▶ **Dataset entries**
■ ■ ■ ■ ■ ■ ■

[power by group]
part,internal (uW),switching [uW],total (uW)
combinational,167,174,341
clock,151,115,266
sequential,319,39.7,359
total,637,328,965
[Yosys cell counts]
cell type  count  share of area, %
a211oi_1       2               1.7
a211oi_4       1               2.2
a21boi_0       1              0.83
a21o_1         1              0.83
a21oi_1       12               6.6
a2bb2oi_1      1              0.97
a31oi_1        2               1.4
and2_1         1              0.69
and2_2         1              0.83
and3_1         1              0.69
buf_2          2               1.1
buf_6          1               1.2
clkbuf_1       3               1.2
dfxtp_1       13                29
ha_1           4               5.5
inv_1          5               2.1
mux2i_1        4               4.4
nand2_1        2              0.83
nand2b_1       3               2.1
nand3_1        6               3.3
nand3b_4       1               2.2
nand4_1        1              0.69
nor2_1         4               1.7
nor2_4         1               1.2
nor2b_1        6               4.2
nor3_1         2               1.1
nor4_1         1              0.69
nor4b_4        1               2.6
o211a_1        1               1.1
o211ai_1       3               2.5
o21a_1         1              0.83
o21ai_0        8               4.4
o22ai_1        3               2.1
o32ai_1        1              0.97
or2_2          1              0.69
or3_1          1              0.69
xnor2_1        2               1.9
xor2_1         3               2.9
File: config.mk
export PLATFORM = sky130hd
export DESIGN_NAME = operand_fetch
export DESIGN_NICKNAME = d
export VERILOG_FILES = /design/src/rtl/datapath_pkg.sv /design/src/rtl/reg_bank.sv /design/src/rtl/operand_fetch.sv
export SDC_FILE = /design/constraint.sdc
export NUM_CORES = 1
export LEC_CHECK = 0
export CAP_MARGIN = 20
export CORE_MARGIN = 3
export CORE_UTILIZATION = 46
export CTS_BUF_LIST = sky130_fd_sc_hd__clkbuf_4
export CTS_CLUSTER_DIAMETER = 60
export DETAILED_ROUTE_END_ITERATION = 7
export PLACE_DENSITY = 0.76
export SETUP_SLACK_MARGIN = 0.15
export SYNTH_ARGS = -nofsm -noshare
export SYNTH_HDL_FRONTEND = slang
export SYNTH_HIERARCHICAL = 1
export SYNTH_SLANG_ARGS = --single-unit
File: constraint.sdc
create_clock -name clk -period 3.2 [get_ports clk]
set_input_delay 0.64 -clock clk [delete_from_list [all_inputs] [get_ports clk]]
set_output_delay 0.64 -clock clk [all_outputs]
set_load 0.05 [all_outputs]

■ ■ ■ ■ ■ ■ ■

▶ **EXERCISE DESCRIPTION**
Reproduce each entry above exactly, keeping every character.

▶ **THE COMPLETED TASK**
[power by group]
part,internal (uW),switching [uW],total (uW)
combinational,167,174,341
clock,151,115,266
sequential,319,39.7,359
total,637,328,965
[Yosys cell counts]
cell type  count  share of area, %
a211oi_1       2               1.7
a211oi_4       1               2.2
a21boi_0       1              0.83
a21o_1         1              0.83
a21oi_1       12               6.6
a2bb2oi_1      1              0.97
a31oi_1        2               1.4
and2_1         1              0.69
and2_2         1              0.83
and3_1         1              0.69
buf_2          2               1.1
buf_6          1               1.2
clkbuf_1       3               1.2
dfxtp_1       13                29
ha_1           4               5.5
inv_1          5               2.1
mux2i_1        4               4.4
nand2_1        2              0.83
nand2b_1       3               2.1
nand3_1        6               3.3
nand3b_4       1               2.2
nand4_1        1              0.69
nor2_1         4               1.7
nor2_4         1               1.2
nor2b_1        6               4.2
nor3_1         2               1.1
nor4_1         1              0.69
nor4b_4        1               2.6
o211a_1        1               1.1
o211ai_1       3               2.5
o21a_1         1              0.83
o21ai_0        8               4.4
o22ai_1        3               2.1
o32ai_1        1              0.97
or2_2          1              0.69
or3_1          1              0.69
xnor2_1        2               1.9
xor2_1         3               2.9
File: config.mk
export PLATFORM = sky130hd
export DESIGN_NAME = operand_fetch
export DESIGN_NICKNAME = d
export VERILOG_FILES = /design/src/rtl/datapath_pkg.sv /design/src/rtl/reg_bank.sv /design/src/rtl/operand_fetch.sv
export SDC_FILE = /design/constraint.sdc
export NUM_CORES = 1
export LEC_CHECK = 0
export CAP_MARGIN = 20
export CORE_MARGIN = 3
export CORE_UTILIZATION = 46
export CTS_BUF_LIST = sky130_fd_sc_hd__clkbuf_4
export CTS_CLUSTER_DIAMETER = 60
export DETAILED_ROUTE_END_ITERATION = 7
export PLACE_DENSITY = 0.76
export SETUP_SLACK_MARGIN = 0.15
export SYNTH_ARGS = -nofsm -noshare
export SYNTH_HDL_FRONTEND = slang
export SYNTH_HIERARCHICAL = 1
export SYNTH_SLANG_ARGS = --single-unit
File: constraint.sdc
create_clock -name clk -period 3.2 [get_ports clk]
set_input_delay 0.64 -clock clk [delete_from_list [all_inputs] [get_ports clk]]
set_output_delay 0.64 -clock clk [all_outputs]
set_load 0.05 [all_outputs]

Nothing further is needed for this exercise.